California Supreme Court Judge Kenneth Freeman of Los Angeles Superior Court asserted that the Plaintiff’s medical expert (Cooper v. Takeda Pharmaceuticals America Inc., CGC-12-518535) had failed to establish that Actos was the specific cause of Mr. Cooper’s bladder cancer. In a press release, Actos attorneys at Bernstein Liebhard LLP said they are “obviously disappointed with this turn of events, but we…remain optimistic that future Actos bladder cancer lawsuits will yield victories for plaintiffs.”
Susan, age 47 and a type 2 diabetic, has not been diagnosed with bladder cancer, but she was encouraged to file a claim after first hearing about the Actos lawsuit verdict. She believes that Actos caused her to have a stroke. (Although Actos’s black box warning lists Actos and heart failure, an Actos whistleblower lawsuit and recent research say Takeda downplayed the Actos link to stroke, heart attack and other cardiovascular problems.)
“I started taking Actos in 2004 to regulate my blood sugar level and it worked at first but then I got a lot of other problems,” Susan says. “I only stopped taking the drug two years ago and graduated to insulin because my levels weren’t being regulated.”

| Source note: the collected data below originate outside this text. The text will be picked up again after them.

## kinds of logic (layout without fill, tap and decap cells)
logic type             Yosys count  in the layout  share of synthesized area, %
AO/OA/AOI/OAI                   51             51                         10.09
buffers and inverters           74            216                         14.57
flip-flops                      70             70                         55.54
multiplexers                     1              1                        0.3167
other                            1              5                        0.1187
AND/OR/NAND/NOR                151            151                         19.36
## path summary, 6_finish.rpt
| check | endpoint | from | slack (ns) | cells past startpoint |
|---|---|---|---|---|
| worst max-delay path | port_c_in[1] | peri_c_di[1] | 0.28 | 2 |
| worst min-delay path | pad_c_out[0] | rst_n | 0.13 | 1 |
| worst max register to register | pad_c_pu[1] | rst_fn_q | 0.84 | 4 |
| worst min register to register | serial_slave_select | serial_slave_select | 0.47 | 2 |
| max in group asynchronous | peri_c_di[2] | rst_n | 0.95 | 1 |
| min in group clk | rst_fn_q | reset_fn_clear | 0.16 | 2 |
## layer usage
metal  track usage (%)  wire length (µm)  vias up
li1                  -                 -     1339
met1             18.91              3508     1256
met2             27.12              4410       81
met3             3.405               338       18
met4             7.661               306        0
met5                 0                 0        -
## src/hw/system_tick_regs.svh

```systemverilog
`ifndef SYSTEM_TICK_REGS_SVH
`define SYSTEM_TICK_REGS_SVH

// Byte addresses of the register words
`define TICK_CTRL_ADDR 32'hE000E010
`define TICK_RELOAD_ADDR 32'hE000E014
`define TICK_CURRENT_ADDR 32'hE000E018
`define TICK_CALIB_ADDR 32'hE000E01C
`define TICK_IRQ_STATUS_ADDR 32'hE000E020
`define TICK_IRQ_MASK_ADDR 32'hE000E024

// Field positions of the control and status word
`define TICK_CTRL_ENABLE_BIT 0
`define TICK_CTRL_TICKINT_BIT 1
`define TICK_CTRL_CLKSRC_BIT 2
`define TICK_CTRL_FLAG_BIT 16

// Field positions of the calibration word
`define TICK_CALIB_NO_REFERENCE_CLOCK_FLAG_BIT 31
`define TICK_CALIB_SKEW_BIT 30

// Reset and fixed values
`define TICK_CTRL_RESET 3'h0
`define TICK_RELOAD_RESET 24'h000000
`define TICK_CURRENT_RESET 24'h000000
`define TICK_TEN_MS_RELOAD 24'h0009C4
`define TICK_NO_REFERENCE_CLOCK_FLAG_VALUE 1'h0
`define TICK_SKEW_VALUE 1'h0
`define TICK_IRQ_RESET 1'h0

// Counting constants
`define TICK_CNT_WIDTH 24
`define TICK_REF_DIV 32

`endif

```

## src/hw/system_tick_pkg.sv

```systemverilog
package system_tick_pkg;

	// Bus phase of the register slave
	typedef enum logic [0:0] {
		PH_IDLE = 1'b0,
		PH_WR_WAIT = 1'b1
	} bus_phase_e;

	// Address phase held over into the data phase
	typedef struct packed {
		logic [31:0] addr;
		logic write;
		logic valid;
	} addr_phase_s;

	// Software controls of the timer
	typedef struct packed {
		logic clksrc;
		logic tickint;
		logic enable;
	} tick_ctrl_s;

endpackage

```

## src/hw/system_tick_timer.sv

```systemverilog
// Summary of operation
// - Enable bit 0 loads reload value then counts down; clear stops.
// - Bit 1 decides whether a zero count pends the tick exception.
// - Bit 2 picks count clock: 0 external reference, 1 core clock.
// - Bit 16 flag sets when counter reached zero since last read.
// - Any read of the control and status word clears the flag, unless a zero is reached in the same cycle.
// - 24-bit reload value is copied into the counter at zero.
// - External reference is the crystal input divided by 32.
// - Any write to current value clears counter and the flag.
// - Calibration word reads ten ms reload plus two clock flags.
`timescale 1ns/1ps
`include "system_tick_regs.svh"

module system_tick_timer
	import system_tick_pkg::*;
#(
	parameter int CNT_W = `TICK_CNT_WIDTH,
	parameter int REF_DIV = `TICK_REF_DIV
) (
	input wire logic CORE_CLK,
	input wire logic RST_N,
	input wire logic CRYSTAL_INPUT_PIN,
	input wire logic HSEL,
	input wire logic [31:0] HADDR,
	input wire logic [1:0] HTRANS,
	input wire logic HWRITE,
	input wire logic [2:0] HSIZE,
	input wire logic [31:0] HWDATA,
	input wire logic HREADY,
	output logic HREADYOUT,
	output logic [31:0] HRDATA,
	output logic HRESP,
	output logic TICK_PEND,
	output logic IRQ
);

	logic rst_meta_r;
	logic rst_sync_n;
	bus_phase_e phase_r;
	addr_phase_s ap_r;
	tick_ctrl_s ctrl_r;
	logic [CNT_W-1:0] reload_r;
	logic [CNT_W-1:0] cur_r;
	logic flag_r;
	logic irq_stat_r;
	logic irq_mask_r;
	logic [31:0] rd_data_r;
	logic [31:0] rd_value;
	logic accept;
	logic rd_accept;
	logic wr_apply;
	logic wr_ctrl;
	logic wr_reload;
	logic cur_clr;
	logic wr_stat;
	logic wr_mask;
	logic rd_ctrl;
	logic en_rise;
	logic ref_tick;
	logic count_tick;
	logic zero_evt;

	// Reset is released through two flops; the rest uses the copy
	always_ff @(posedge CORE_CLK or negedge RST_N) begin
		if (!RST_N) begin
			rst_meta_r <= 1'b0;
			rst_sync_n <= 1'b0;
		end else begin
			rst_meta_r <= 1'b1;
			rst_sync_n <= rst_meta_r;
		end
	end

	// External reference tick from the crystal input
	tick_ref_divider #(
		.DIV(REF_DIV)
	) u_ref_div (
		.clk(CORE_CLK),
		.rst_n(rst_sync_n),
		.crystal_input_pin(CRYSTAL_INPUT_PIN),
		.ref_tick(ref_tick)
	);

	// Bus decode; only whole-word single transfers are expected
	assign accept = HSEL & HTRANS[1] & HREADY;
	assign rd_accept = accept & ~HWRITE;
	assign wr_apply = (phase_r == PH_WR_WAIT) & ap_r.valid & ap_r.write;
	assign wr_ctrl = wr_apply & (ap_r.addr == `TICK_CTRL_ADDR);
	assign wr_reload = wr_apply & (ap_r.addr == `TICK_RELOAD_ADDR);
	assign cur_clr = wr_apply & (ap_r.addr == `TICK_CURRENT_ADDR);
	assign wr_stat = wr_apply & (ap_r.addr == `TICK_IRQ_STATUS_ADDR);
	assign wr_mask = wr_apply & (ap_r.addr == `TICK_IRQ_MASK_ADDR);
	assign rd_ctrl = rd_accept & (HADDR == `TICK_CTRL_ADDR);

	// A write holds one wait state so a following read sees its effect
	always_ff @(posedge CORE_CLK or negedge rst_sync_n) begin
		if (!rst_sync_n) begin
			phase_r <= PH_IDLE;
			ap_r <= '0;
		end else begin
			case (phase_r)
				PH_IDLE: begin
					if (accept && HWRITE) begin
						phase_r <= PH_WR_WAIT;
						ap_r.addr <= HADDR;
						ap_r.write <= 1'b1;
						ap_r.valid <= 1'b1;
					end
				end
				PH_WR_WAIT: begin
					phase_r <= PH_IDLE;
					ap_r.valid <= 1'b0;
				end
				default: begin
					phase_r <= PH_IDLE;
					ap_r.valid <= 1'b0;
				end
			endcase
		end
	end

	assign HREADYOUT = (phase_r != PH_WR_WAIT);
	assign HRESP = 1'b0;

	// Read mux; unmapped words read as zero
	always_comb begin
		rd_value = 32'h00000000;
		if (HADDR == `TICK_CTRL_ADDR) begin
			rd_value[`TICK_CTRL_ENABLE_BIT] = ctrl_r.enable;
			rd_value[`TICK_CTRL_TICKINT_BIT] = ctrl_r.tickint;
			rd_value[`TICK_CTRL_CLKSRC_BIT] = ctrl_r.clksrc;
			rd_value[`TICK_CTRL_FLAG_BIT] = flag_r;
		end else if (HADDR == `TICK_RELOAD_ADDR) begin
			rd_value[CNT_W-1:0] = reload_r;
		end else if (HADDR == `TICK_CURRENT_ADDR) begin
			rd_value[CNT_W-1:0] = cur_r;
		end else if (HADDR == `TICK_CALIB_ADDR) begin
			rd_value[23:0] = `TICK_TEN_MS_RELOAD;
			rd_value[`TICK_CALIB_NO_REFERENCE_CLOCK_FLAG_BIT] = `TICK_NO_REFERENCE_CLOCK_FLAG_VALUE;
			rd_value[`TICK_CALIB_SKEW_BIT] = `TICK_SKEW_VALUE;
		end else if (HADDR == `TICK_IRQ_STATUS_ADDR) begin
			rd_value[0] = irq_stat_r;
		end else if (HADDR == `TICK_IRQ_MASK_ADDR) begin
			rd_value[0] = irq_mask_r;
		end
	end

	// Read data is captured at the address edge and held for the data phase
	always_ff @(posedge CORE_CLK or negedge rst_sync_n) begin
		if (!rst_sync_n) begin
			rd_data_r <= 32'h00000000;
		end else if (rd_accept) begin
			rd_data_r <= rd_value;
		end
	end

	assign HRDATA = rd_data_r;

	// Software controls
	always_ff @(posedge CORE_CLK or negedge rst_sync_n) begin
		if (!rst_sync_n) begin
			ctrl_r <= `TICK_CTRL_RESET;
		end else if (wr_ctrl) begin
			ctrl_r.enable <= HWDATA[`TICK_CTRL_ENABLE_BIT];
			ctrl_r.tickint <= HWDATA[`TICK_CTRL_TICKINT_BIT];
			ctrl_r.clksrc <= HWDATA[`TICK_CTRL_CLKSRC_BIT];
		end
	end

	// Reload value keeps the low 24 bits only
	always_ff @(posedge CORE_CLK or negedge rst_sync_n) begin
		if (!rst_sync_n) begin
			reload_r <= `TICK_RELOAD_RESET;
		end else if (wr_reload) begin
			reload_r <= HWDATA[CNT_W-1:0];
		end
	end

	// Count edges come every core cycle or on each reference pulse
	assign count_tick = ctrl_r.clksrc ? 1'b1 : ref_tick;
	assign en_rise = wr_ctrl & HWDATA[`TICK_CTRL_ENABLE_BIT] & ~ctrl_r.enable;
	// Zero is reached on the step from one; a zero reload never fires
	assign zero_evt = ctrl_r.enable & count_tick & (cur_r == CNT_W'(1)) &
		~cur_clr;

	// Down counter; a current write or an enabling control write beats a count edge in the same cycle
	always_ff @(posedge CORE_CLK or negedge rst_sync_n) begin
		if (!rst_sync_n) begin
			cur_r <= `TICK_CURRENT_RESET;
		end else if (cur_clr) begin
			cur_r <= '0;
		end else if (en_rise) begin
			cur_r <= reload_r;
		end else if (ctrl_r.enable && count_tick) begin
			if (cur_r == '0) begin
				cur_r <= reload_r;
			end else begin
				cur_r <= cur_r - 1'b1;
			end
		end
	end

	// Zero flag; a new zero in the clearing cycle is kept
	always_ff @(posedge CORE_CLK or negedge rst_sync_n) begin
		if (!rst_sync_n) begin
			flag_r <= 1'b0;
		end else if (zero_evt) begin
			flag_r <= 1'b1;
		end else if (rd_ctrl || cur_clr) begin
			flag_r <= 1'b0;
		end
	end

	// Exception pend pulse, gated by the pend enable
	always_ff @(posedge CORE_CLK or negedge rst_sync_n) begin
		if (!rst_sync_n) begin
			TICK_PEND <= 1'b0;
		end else begin
			TICK_PEND <= zero_evt & ctrl_r.tickint;
		end
	end

	// Sticky interrupt status, write one to clear, set wins
	always_ff @(posedge CORE_CLK or negedge rst_sync_n) begin
		if (!rst_sync_n) begin
			irq_stat_r <= `TICK_IRQ_RESET;
		end else if (zero_evt) begin
			irq_stat_r <= 1'b1;
		end else if (wr_stat && HWDATA[0]) begin
			irq_stat_r <= 1'b0;
		end
	end

	always_ff @(posedge CORE_CLK or negedge rst_sync_n) begin
		if (!rst_sync_n) begin
			irq_mask_r <= `TICK_IRQ_RESET;
		end else if (wr_mask) begin
			irq_mask_r <= HWDATA[0];
		end
	end

	assign IRQ = irq_stat_r & irq_mask_r;

	// Checks on counter, flag, pend and bus read-back
	a_enable_load: assert property (@(posedge CORE_CLK)
		disable iff (!rst_sync_n)
		$rose(ctrl_r.enable) |-> cur_r == $past(reload_r))
		else $error("enable did not load the reload value");

	a_stop_hold: assert property (@(posedge CORE_CLK)
		disable iff (!rst_sync_n)
		(!ctrl_r.enable && !wr_apply) |=> $stable(cur_r))
		else $error("counter moved while stopped");

	a_pend_gate: assert property (@(posedge CORE_CLK)
		disable iff (!rst_sync_n)
		zero_evt |=> TICK_PEND == $past(ctrl_r.tickint))
		else $error("pend pulse does not follow pend enable");

	// A pend pulse without a zero event would raise a stray exception
	a_pend_cause: assert property (@(posedge CORE_CLK)
		disable iff (!rst_sync_n)
		!zero_evt |=> !TICK_PEND)
		else $error("pend pulse without a zero event");

	a_ext_hold: assert property (@(posedge CORE_CLK)
		disable iff (!rst_sync_n)
		(ctrl_r.enable && !ctrl_r.clksrc && !ref_tick && !wr_apply)
		|=> $stable(cur_r))
		else $error("counter moved without a reference pulse");

	a_flag_set: assert property (@(posedge CORE_CLK)
		disable iff (!rst_sync_n)
		zero_evt |=> flag_r && cur_r == '0)
		else $error("zero reached but flag not set");

	// Sticky: only a control read or a current write may drop the flag
	a_flag_hold: assert property (@(posedge CORE_CLK)
		disable iff (!rst_sync_n)
		(flag_r && !rd_ctrl && !cur_clr) |=> flag_r)
		else $error("zero flag dropped on its own");

	a_flag_cause: assert property (@(posedge CORE_CLK)
		disable iff (!rst_sync_n)
		(!flag_r && !zero_evt) |=> !flag_r)
		else $error("zero flag set without a zero event");

	a_read_clear: assert property (@(posedge CORE_CLK)
		disable iff (!rst_sync_n)
		(rd_ctrl && !zero_evt) |=> !flag_r)
		else $error("control read did not clear the flag");

	// The read must still report the flag that it clears
	a_flag_readback: assert property (@(posedge CORE_CLK)
		disable iff (!rst_sync_n)
		rd_ctrl |=> HRDATA[`TICK_CTRL_FLAG_BIT] == $past(flag_r))
		else $error("control read lost the zero flag");

	a_zero_reload: assert property (@(posedge CORE_CLK)
		disable iff (!rst_sync_n)
		(ctrl_r.enable && count_tick && cur_r == '0 && !wr_apply)
		|=> cur_r == $past(reload_r))
		else $error("counter did not reload at zero");

	a_reload_write: assert property (@(posedge CORE_CLK)
		disable iff (!rst_sync_n)
		wr_reload |=> reload_r == $past(HWDATA[CNT_W-1:0]))
		else $error("reload value not taken from the write");

	a_cur_clear: assert property (@(posedge CORE_CLK)
		disable iff (!rst_sync_n)
		cur_clr |=> cur_r == '0 && !flag_r)
		else $error("current write did not clear counter and flag");

	a_calib_read: assert property (@(posedge CORE_CLK)
		disable iff (!rst_sync_n)
		(rd_accept && HADDR == `TICK_CALIB_ADDR)
		|=> HRDATA == 32'h000009C4)
		else $error("calibration word wrong");

	a_count_step: assert property (@(posedge CORE_CLK)
		disable iff (!rst_sync_n)
		(ctrl_r.enable && count_tick && cur_r != '0 && !wr_apply)
		|=> cur_r == $past(cur_r) - 1'b1)
		else $error("counter did not step down by one");

	c_cur_clear: cover property (@(posedge CORE_CLK)
		disable iff (!rst_sync_n) cur_clr && flag_r);

	c_zero_evt: cover property (@(posedge CORE_CLK)
		disable iff (!rst_sync_n) zero_evt);

	c_irq_rise: cover property (@(posedge CORE_CLK)
		disable iff (!rst_sync_n) $rose(IRQ));

	c_flag_read: cover property (@(posedge CORE_CLK)
		disable iff (!rst_sync_n) rd_ctrl && flag_r);

	c_ext_step: cover property (@(posedge CORE_CLK)
		disable iff (!rst_sync_n)
		ctrl_r.enable && !ctrl_r.clksrc && ref_tick && cur_r != '0);

endmodule

```

## src/hw/tick_ref_divider.sv

```systemverilog
`timescale 1ns/1ps
`include "system_tick_regs.svh"

module tick_ref_divider
	import system_tick_pkg::*;
#(
	parameter int DIV = `TICK_REF_DIV
) (
	input wire logic clk,
	input wire logic rst_n,
	input wire logic crystal_input_pin,
	output logic ref_tick
);

	localparam int W = $clog2(DIV);
	localparam logic [W-1:0] LAST = W'(DIV - 1);
	localparam int GW = W + 2;
	// Rises are two core cycles apart at best, DIV of them per pulse
	localparam logic [GW-1:0] GAP = GW'(2 * DIV - 1);

	logic xin_d_r;
	logic [W-1:0] cnt_r;
	logic rise;
	logic [GW-1:0] gap_r;

	// Rising edges of the crystal input, sampled on the core clock
	assign rise = crystal_input_pin & ~xin_d_r;

	always_ff @(posedge clk or negedge rst_n) begin
		if (!rst_n) begin
			xin_d_r <= 1'b0;
		end else begin
			xin_d_r <= crystal_input_pin;
		end
	end

	// One pulse for every DIV rising crystal edges
	always_ff @(posedge clk or negedge rst_n) begin
		if (!rst_n) begin
			cnt_r <= '0;
			ref_tick <= 1'b0;
		end else begin
			ref_tick <= 1'b0;
			if (rise) begin
				if (cnt_r == LAST) begin
					cnt_r <= '0;
					ref_tick <= 1'b1;
				end else begin
					cnt_r <= cnt_r + 1'b1;
				end
			end
		end
	end

	// Cycles since the last pulse; saturates, so any DIV fits the check
	always_ff @(posedge clk or negedge rst_n) begin
		if (!rst_n) begin
			gap_r <= '1;
		end else if (ref_tick) begin
			gap_r <= '0;
		end else if (gap_r != '1) begin
			gap_r <= gap_r + 1'b1;
		end
	end

	// Each crystal edge needs two core cycles, so pulses lie far apart
	a_div_spacing: assert property (@(posedge clk)
		disable iff (!rst_n)
		ref_tick |-> gap_r >= GAP)
		else $error("reference tick pulses too close");

	a_div_cause: assert property (@(posedge clk)
		disable iff (!rst_n)
		ref_tick |-> $past(rise) && cnt_r == '0)
		else $error("reference tick without a full divide");

endmodule

```

## config.mk

```make
export PLATFORM = sky130hd
export DESIGN_NAME = system_tick_timer
export DESIGN_NICKNAME = d
export VERILOG_FILES = /design/src/hw/system_tick_pkg.sv /design/src/hw/system_tick_timer.sv /design/src/hw/tick_ref_divider.sv
export VERILOG_INCLUDE_DIRS = /design/src /design/src/hw
export SDC_FILE = /design/constraint.sdc
export NUM_CORES = 1
export LEC_CHECK = 0
export BUFFER_PORTS_ARGS = -buffer_cell sky130_fd_sc_hd__buf_2
export CORE_MARGIN = 5
export CORE_UTILIZATION = 50
export DETAILED_ROUTE_END_ITERATION = 8
export PLACE_DENSITY = 0.78
export SETUP_SLACK_MARGIN = 0.05
export SYNTH_ARGS = -nofsm -noshare
export SYNTH_HDL_FRONTEND = slang
export SYNTH_SLANG_ARGS = --single-unit
```

## constraint.sdc

```tcl
create_clock -name CORE_CLK -period 3.8 [get_ports CORE_CLK]
set_clock_uncertainty 0.05 [all_clocks]
set_input_delay 0.19 -clock CORE_CLK [delete_from_list [all_inputs] [get_ports CORE_CLK]]
set_output_delay 0.19 -clock CORE_CLK [all_outputs]
set_load 0.02 [all_outputs]
```

==> run metrics <==
DP Worst Slack 0.716 ns; vertical die dimension 120 um; HPWL reported at the end of detailed placement 10000 um; area of the mapped netlist 0.00602 mm2; status complete, no violations; class of the most critical setup path reg -> reg; number of antenna violations at the first check in global routing 0; Filler cells 911; width of the chip 120 um; buffer and inverter count on the worst path 0; final setup violating endpoints 0; IO Pins 111; Pre-antenna DRT Iters 5; share of layout cells above drive strength 1 0.253; NumNets Final 767; Initial Utilization 0.506; clock insertion delay at the later pin of the skew report 0.42 ns; areal power density over the cells 427 mW/mm2; cells traversed along the worst timing path nor4_1, nand4_1, nor2_1, nand2_1, or3_1, mux2_1; overall overflow remaining after global route 0; Data arrival, critical path 3.36 ns; number of diodes added for antenna fixing 0; headroom to the max-slew limit 0.172; average detailed-routed wire length per instance 18.3 um; Crit-path slowest cell or3_1; TritonCTS clock tree yes; transition time at the pin with the least slew margin 1.24 ns; total routing usage reported by global routing 0.227; number of enable flip-flop cells after synthesis 0; maximum level of the CTS H-tree 4; Post-Route WL 15400 um; count of state elements after synthesis 123; number of hold violations in the final report 0; global placer's final weighted congestion 0.910; sequential share of the synthesized area 0.511; cts bufs inserted 17; via count 4896; delay-heaviest family, CP simple AND/OR/NAND/NOR gates; CTS Buffer Depth 2; delay contributed by the slowest stage of the critical path 0.84 ns; final routed DRC violation total 0; Ys Warns 0; Worst Setup End Kind flop; antenna-violating nets left 0; library cells used by synthesis 57; synthesis-to-layout area growth 26.6%; min-delay worst type in -> reg; Required @ worst endpoint 4.04 ns; Max IR drop VDD 388 uV; clock period minus final worst setup slack 3.12 ns; Worst setup SP type flop; maximum capacitance violations 0; maximum clock rate 321 MHz; full die area 0.0143 mm2; final worst-path cycle share 0.820; Lkg Pwr 3.57 nW; setup slack on the worst flop-to-flop path 0.68 ns; crit path setup slack, layout 0.683 ns; number of resized instances in the post-cts repair step 0; vias in the first global route 5268; maximum number of pins on one net before global-route repair 57; Synth Flop Type dfrtp_1; Async SR Flop Fraction 1.00; Clock transition at path regs 0.05 ns; DR iter-0 viols 248; Max Slew Vio Count 0; post-synthesis cell count 548; core box area 0.0119 mm2; Clock Sinks 123; CTS root buffer clkbuf_16; sum of negative setup slack 0 ns; row count 40; mean cell area of the mapped netlist 11.0 um2; routed via count divided by cell count 5.80; number of port buffers 89; wire length of the first global-routing pass 25900 um; largest fanout of any net on the critical path 24; unrepaired setup endpoints after global routing false
## timing repair
| item | 4_1_cts | 5_1_grt |
|---|---|---|
| hold buffers | 54 | 0 |
| endpoints found under the hold margin | 57 | 0 |
| endpoints found under the setup margin | 0 | 0 |
| setup buffers | 0 | 0 |
## metrics by stage
| stage | hold slack [ns] | total power [mW] | util | area, um2 | cells |
|---|---|---|---|---|---|
| 2_1_floorplan | -0.156 | 1.68 | - | 6050 | 556 |
| 3_3_place_gp | -0.0741 | 1.75 | 0.550 | 6550 | 761 |
| 3_5_place_dp | -0.0677 | 1.78 | 0.550 | 6550 | 761 |
| 4_1_cts | 0.00810 | 3.27 | 0.640 | 7620 | 844 |
| 5_1_grt | 0.0295 | 3.38 | 0.640 | 7620 | 844 |
| 6_report | 0.0246 | 3.25 | 0.640 | 7620 | 844 |
## final cells by class
class,instances,area (um2),area share
clock inverter,2,10.0,0.00131
sequential,123,3080,0.404
tap,147,184,0.0241
timing repair buffer,150,1040,0.136
inverter,11,41.3,0.00542
multi-input combinational,384,2750,0.360
clock buffer,27,523,0.0686
## power breakdown
group	internal, mW	switching, mW
logic	0.164	0.121
clock network	0.923	0.527
registers	1.43	0.0932
total	2.51	0.742
## registers in the layout, indices dropped and copies added (netlist names), 3 cells and up
signal           cells
ap_r                34
cur_r               24
reload_r            24
HRDATA              24
ctrl_r               3
u_ref_div.cnt_r      5
## cell usage in the layout (no fill, tap or decap), drive strengths merged, types with 3 or more instances in the layout
cell and count:
nand3 9, a22oi 24, or3 5, clkbuf 27
o31ai 6, a21oi 7, and3 3, nor4 23
nor3 17, dfrtp 123, a21o 3, or2 5
nand4 5, buf 96, mux2 61, inv 11
nand2 42, ha 5, o2bb2ai 15, or4 4
conb 10, nor4b 5, nor2 32, nor2b 4
o21ai 46, mux2i 23, and2 3, dlygate4sd3 54
## cell usage after synthesis (all sizes together), types with 11 or more instances
master | instances | area (um2)
mux2 | 61 | 691
mux2i | 23 | 230
dfrtp | 123 | 3080
clkbuf | 20 | 75.1
nor4 | 23 | 150
nor3 | 17 | 96.4
o21ai | 46 | 230
inv | 11 | 41.3
a22oi | 24 | 180
o2bb2ai | 15 | 138
buf | 18 | 121
nand2 | 42 | 158
nor2 | 32 | 120
## routing by layer
metal | share of wire | global-route usage | routed length (um) | vias to the layer above
met2 | 0.50 | 0.379 | 7660 | 172
met4 | 0.031 | 0.107 | 485 | 0
met5 | 0 | 0 | 0 | -
met3 | 0.068 | 0.0745 | 1050 | 39
met1 | 0.40 | 0.265 | 6230 | 2386
li1 | - | - | - | 2299
## final timing paths
path | cells past startpoint | from | to
max | 6 | ap_r[27] | reload_r[19]
min | 2 | HWDATA[0] | irq_mask_r
max reg2reg | 6 | ap_r[27] | reload_r[19]
min reg2reg | 0 | rst_meta_r | rst_sync_n
max in group asynchronous | 1 | rst_sync_n | reload_r[9]
min in group asynchronous | 2 | RST_N | rst_sync_n
## cells by family after synthesis
family,share of synthesized area
adder cells (fa/ha/maj),0.0104
buffers and inverters,0.0395
other,0.00125
multiplexers,0.153
AND/OR/NAND/NOR,0.153
flip-flops,0.511
XOR/XNOR,0.00145
AO/OA/AOI/OAI,0.130
No activity file was read; power rests on OpenSTA's default activity.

Two years ago was a pivotal year for Susan - she was still taking Actos when she had a stroke.
“I remember not feeling very well, weak and dizzy, and everything went black,” Susan says. “My son called 911, and when they got me to ER, the observation room started spinning and I heard a lot of buzzing in my head. Then I heard a loud pop; I tried to talk to my son but it came out like baby talk; I made no sense. I had a terrible headache and nausea. I don’t remember anything after that, except that I was admitted and the next day the neurologist told me that I had a stroke. I was in hospital for almost two weeks. I guess if you are going to have a stroke, a hospital is the best place to have it…
READ MORE ACTOS SIDE EFFECTS LEGAL NEWS
Susan took Actos from September 2004 until 2011. In the Los Angeles Actos trial, Plaintiff Cooper took Actos for four years before being diagnosed with bladder cancer, according to court documents. During the trial, evidence suggested that Takeda company officials were concerned about the impact an Actos bladder cancer warning would have on sales of the drug. The jury was told by Cooper’s attorneys that Takeda was aware of the connection between Actos and bladder cancer since 2004, but did not inform regulators for seven years. Susan wonders if Takeda knew about Actos heart failure during the seven years that she took the drug.